RYDER, Arthur William. Oberlin, Ohio 8.3.1877 — Berkeley 21.3.1938. U.S. Indologist. Professor in Berkeley. Son of merchant William Henry Ryder (1842–1918) and Mary Elizabeth Bushnell (1844–1878). Began studies at Ann Arbor, but graduated 1894 from Phillips Academy in Andover, Mass., then studies at Harvard (A.B. 1897, under Lanman) and in 1898-1901 at Leipzig and Berlin. Ph.D. 1901 Leipzig, under Windisch (also listened to Geldner). In 1897-98 Instructor in Latin at Phillips Academy; 1901-02 Assistant and 1902-06 Instructor in Sanskrit at Harvard. From 1906 taught Sanskrit at University of California in Berkeley: 1906-08 Instructor, 1908-19 Assistant Professor, 1919-25 Associate Professor, 1925-38 Professor of Sanskrit, all the time chairing his one-man department. Died of sudden heart attack when teaching a class consisting of one student only. Unmarried.

Ryder is best known of his fluent translations of Sanskrit works. His dramatic translations were also staged in California and elsewhere. He wrote own poetry (but never published them himself) and was a famous chess player.

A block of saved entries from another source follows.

$ cat config.mk
export PLATFORM = sky130hd
export DESIGN_NAME = hsr_ctrl
export DESIGN_NICKNAME = d
export VERILOG_FILES = /design/src/hw/rtl/hsr_pkg.sv /design/src/hw/rtl/hsr_ctrl.sv
export SDC_FILE = /design/constraint.sdc
export NUM_CORES = 1
export LEC_CHECK = 0
export ABC_AREA = 1
export ABC_CLOCK_PERIOD_IN_PS = 1900
export BUFFER_PORTS_ARGS = -buffer_cell sky130_fd_sc_hd__buf_4
export CORE_ASPECT_RATIO = 1.75
export CORE_MARGIN = 3
export CORE_UTILIZATION = 53
export DETAILED_ROUTE_END_ITERATION = 7
export PLACE_DENSITY = 0.75
export SYNTH_ARGS = -nofsm -noshare
export SYNTH_HDL_FRONTEND = slang
export SYNTH_SLANG_ARGS = --single-unit
export TNS_END_PERCENT = 50
$ cat constraint.sdc
create_clock -name clk_i -period 1.9 [get_ports clk_i]
set_input_delay 0.57 -clock clk_i [delete_from_list [all_inputs] [get_ports clk_i]]
set_output_delay 0.57 -clock clk_i [all_outputs]
set_load 0.02 [all_outputs]
$ cat src/hw/rtl/hsr_pkg.sv
// shared constants, codes and word types of the handle slot registry
`timescale 1ns / 1ps
package hsr_pkg;

  localparam int unsigned SLOTS   = 1024;
  localparam int unsigned SLOT_W  = $clog2(SLOTS);
  localparam int unsigned CNT_W   = SLOT_W + 1;
  localparam int unsigned FREED_W = 11;
  localparam logic [FREED_W-1:0] FREED_MAX = '1;

  localparam logic [1:0] OP_CREATE      = 2'd0;
  localparam logic [1:0] OP_LOOKUP      = 2'd1;
  localparam logic [1:0] OP_DESTROY     = 2'd2;
  localparam logic [1:0] OP_DESTROY_ALL = 2'd3;

  localparam logic [1:0] STATUS_OK        = 2'd0;
  localparam logic [1:0] STATUS_FULL      = 2'd1;
  localparam logic [1:0] STATUS_NOT_FOUND = 2'd2;

  typedef struct packed {
    logic [1:0]  op;
    logic [31:0] owner_id;
    logic [31:0] target_id;
    logic [15:0] size_w;
    logic [15:0] size_h;
    logic [31:0] param_word;
  } req_t;

  typedef struct packed {
    logic [1:0]         status;
    logic [31:0]        result_id;
    logic [31:0]        result_owner;
    logic [15:0]        result_w;
    logic [15:0]        result_h;
    logic [31:0]        result_param;
    logic [FREED_W-1:0] freed_count;
  } rsp_t;

  typedef struct packed {
    logic        active;
    logic [31:0] ident;
    logic [31:0] owner;
  } slot_t;

  typedef struct packed {
    logic [15:0] size_w;
    logic [15:0] size_h;
    logic [31:0] param;
  } body_t;

  typedef struct packed {
    logic              load;
    logic              clear;
    logic [SLOT_W-1:0] addr;
    logic              cmp_vld;
    logic [SLOT_W-1:0] cmp_idx;
  } cmd_t;

endpackage

$ cat src/hw/rtl/hsr_ctrl.sv
// controller: clearing pass, table scan sequencing and result strobe
`timescale 1ns / 1ps
module hsr_ctrl (
  input  logic          clk_i,
  input  logic          rst_ni,
  input  logic          start,
  output logic          busy,
  output logic          done_o,
  output hsr_pkg::cmd_t cmd_o
);
  import hsr_pkg::*;

  localparam logic [1:0] S_CLEAR = 2'd0;
  localparam logic [1:0] S_IDLE  = 2'd1;
  localparam logic [1:0] S_SCAN  = 2'd2;
  localparam logic [1:0] S_DONE  = 2'd3;

  logic [1:0]        state_q, state_d;
  logic [CNT_W-1:0]  cnt_q, cnt_d;
  logic              cmp_vld_q, cmp_vld_d;
  logic [SLOT_W-1:0] cmp_idx_q;

  always_comb begin
    state_d = state_q;
    cnt_d   = cnt_q;
    case (state_q)
      S_CLEAR: begin
        cnt_d = cnt_q + 1'b1;
        if (cnt_q == CNT_W'(SLOTS - 1)) begin
          state_d = S_IDLE;
          cnt_d   = '0;
        end
      end
      S_IDLE: begin
        if (start) begin
          state_d = S_SCAN;
          cnt_d   = '0;
        end
      end
      S_SCAN: begin
        if (cnt_q == CNT_W'(SLOTS)) begin
          state_d = S_DONE;
        end else begin
          cnt_d = cnt_q + 1'b1;
        end
      end
      S_DONE: begin
        state_d = S_IDLE;
      end
      default: begin
        state_d = S_IDLE;
      end
    endcase
  end

  assign cmp_vld_d = (state_q == S_SCAN) && (cnt_q != CNT_W'(SLOTS));

  always_ff @(posedge clk_i or negedge rst_ni) begin
    if (!rst_ni) begin
      state_q   <= S_CLEAR;
      cnt_q     <= '0;
      cmp_vld_q <= 1'b0;
    end else begin
      state_q   <= state_d;
      cnt_q     <= cnt_d;
      cmp_vld_q <= cmp_vld_d;
    end
  end

  always_ff @(posedge clk_i) begin
    cmp_idx_q <= cnt_q[SLOT_W-1:0];
  end

  assign busy   = (state_q != S_IDLE);
  assign done_o = (state_q == S_DONE);

  assign cmd_o.load    = (state_q == S_IDLE) && start;
  assign cmd_o.clear   = (state_q == S_CLEAR);
  assign cmd_o.addr    = cnt_q[SLOT_W-1:0];
  assign cmd_o.cmp_vld = cmp_vld_q;
  assign cmd_o.cmp_idx = cmp_idx_q;

endmodule

# Word-level counts from Yosys, hierarchy flattened
# Cells that the tools add are included.
totals:
  in_bits: 3
  ff_bits: 24
  out_inout_bits: 25
  elab_cells: 30
classes:
  reduce_logical: 6
  addsub: 1
  muxes: 8
  n_eq_ne: 11
op_table:
  columns: ["operator", "count"]
  rows:
  - ["11-bit 2-to-1 mux", 3]
  - ["11-bit one-hot mux with 3 select lines", 1]
  - ["11-bit by 1-bit adder with 11-bit output (second input constant)", 1]
  - ["11-bit by 10-bit equality test with 1-bit output (second input constant)", 1]
  - ["11-bit equality test (second input constant)", 1]
  - ["11-bit != test (second input constant)", 1]
  - ["2-bit one-hot mux with 4 select lines", 1]
  - ["2-bit 2-to-1 mux", 3]
  - ["2-bit != test (second input constant)", 3]
  - ["3-bit AND reduction", 2]
  - ["2-bit equality test (second input constant)", 2]
  - ["2-bit by 1-bit != test with 1-bit output (second input constant)", 2]
  - ["3-bit nonzero test", 1]
  - ["2-bit by 1-bit equality test with 1-bit output (second input constant)", 1]
  - ["1-bit logical AND", 2]
  - ["2-bit zero test", 1]

# Longest topological paths before layout
depth:
  word_depth: 3
  ltp_mapped: 10
  depth_no_buf: 10

# Worst setup path after synthesis
# OpenSTA, ideal clock, no wires.
synth_timing:
  path_type: "reg-to-output"
  startpoint: "reg state_q[1]"
  endpoint: "out cmd_o[22] (netlist bit)"
  path_slack_ps: 429
  required_ps: 1330
  n_path_buf: 0
  arrival_ps: 901
  path_stages_with_launch: 5
  path_cell_list: "dfrtp_1 -> inv_1 -> ha_1 -> nand2_1 -> inv_1"
synth_rtl:
  columns: ["element", "line_no", "rtl"]
  rows:
  - ["from (decl)", "hsr_ctrl.sv:18", "logic [1:0] state_q, state_d;"]
  - ["from (signal assigned)", "hsr_ctrl.sv:64", "state_q <= state_d;"]
  - ["to (decl)", "hsr_ctrl.sv:9", "output hsr_pkg::cmd_t cmd_o"]
### src/hdl/eblm_ram.sv
// ----------------------------------------------------------------------------
// eblm_ram: generic single-port RAM
// One read per cycle, plus a write when we is set; read data is registered.
// ----------------------------------------------------------------------------
module eblm_ram #(
  parameter int WIDTH = 8,
  parameter int DEPTH = 16
) (
  input  logic                     clk,
  input  logic                     we,
  input  logic [$clog2(DEPTH)-1:0] addr,
  input  logic [WIDTH-1:0]         wdata,
  output logic [WIDTH-1:0]         rdata
);

  logic [WIDTH-1:0] mem [DEPTH];

  always_ff @(posedge clk) begin
    if (we) begin
      mem[addr] <= wdata;
    end
    rdata <= mem[addr];
  end

endmodule
### config.mk
export PLATFORM = sky130hd
export DESIGN_NAME = eblm_ram
export DESIGN_NICKNAME = d
export VERILOG_FILES = /design/src/hdl/eblm_ram.sv
export SDC_FILE = /design/constraint.sdc
export NUM_CORES = 1
export LEC_CHECK = 0
export ABC_CLOCK_PERIOD_IN_PS = 2700
export BUFFER_PORTS_ARGS = -buffer_cell sky130_fd_sc_hd__buf_2
export CELL_PAD_IN_SITES_DETAIL_PLACEMENT = 1
export CELL_PAD_IN_SITES_GLOBAL_PLACEMENT = 2
export CORE_ASPECT_RATIO = 1.25
export CORE_MARGIN = 3
export CORE_UTILIZATION = 35
export DETAILED_ROUTE_END_ITERATION = 8
export PLACE_DENSITY = 0.63
export RECOVER_POWER = 50
export SYNTH_ARGS = -nofsm -noshare
export SYNTH_HDL_FRONTEND = slang
export SYNTH_SLANG_ARGS = --single-unit
### constraint.sdc
create_clock -name clk -period 2.7 [get_ports clk]
set_input_delay 0.135 -clock clk [delete_from_list [all_inputs] [get_ports clk]]
set_output_delay 0.135 -clock clk [all_outputs]
set_load 0.005 [all_outputs]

Publications: Diss. Die Ṛbhu’s im Ṛgveda. 49 p. Lp. 1901.

– “Note on bṛhácchandas, AV. III, 12, 3”, JAOS 23, 1902, 77f.; “Kṛṣṇanātha’s Commentary on the Bengal Recension of the Çakuntalā”, JAOS 23, 1902, 79-83; “Notes on the Mṛcchakaṭika”, JAOS 27:2, 1907, 418-454.

Translated: The Little Clay Cart. 176 p. H.O.S. 9. Cambridge Mass. 1905; Women’s Eyes. Being verses translated from Sanskrit. 100 p. 1910 (Bhartṛhari); Kalidasa: Translations of Shakuntala, and other works. 216 p. 1912; Twenty-two Goblins. 282 p. L & Toronto 1917; Relatives. Being further verses translated from Sanskrit. 103 p. 1919; Pañcatantra. 477 p. Chicago 1925, 10th impr. 1972; Gold’s Gloom; tales from the Panchatantra. 153 p. Chicago 1925; Dasakumaracarita. The ten princes. 248 p. 1927, 3rd impr. Chicago 1960; The Bhagavad-Gītā. 139 p. Chicago 1929.

– “How to live happily on nothing a year”, Fs. Lanman 1909, 213-215 (some verses from the Mbh. in poetic translation); a number of further translation in University of California chronicle.

G. R. Noyes (ed.), Original poems: together with translations from the Sanskrit. 186 p. Berkeley 1939.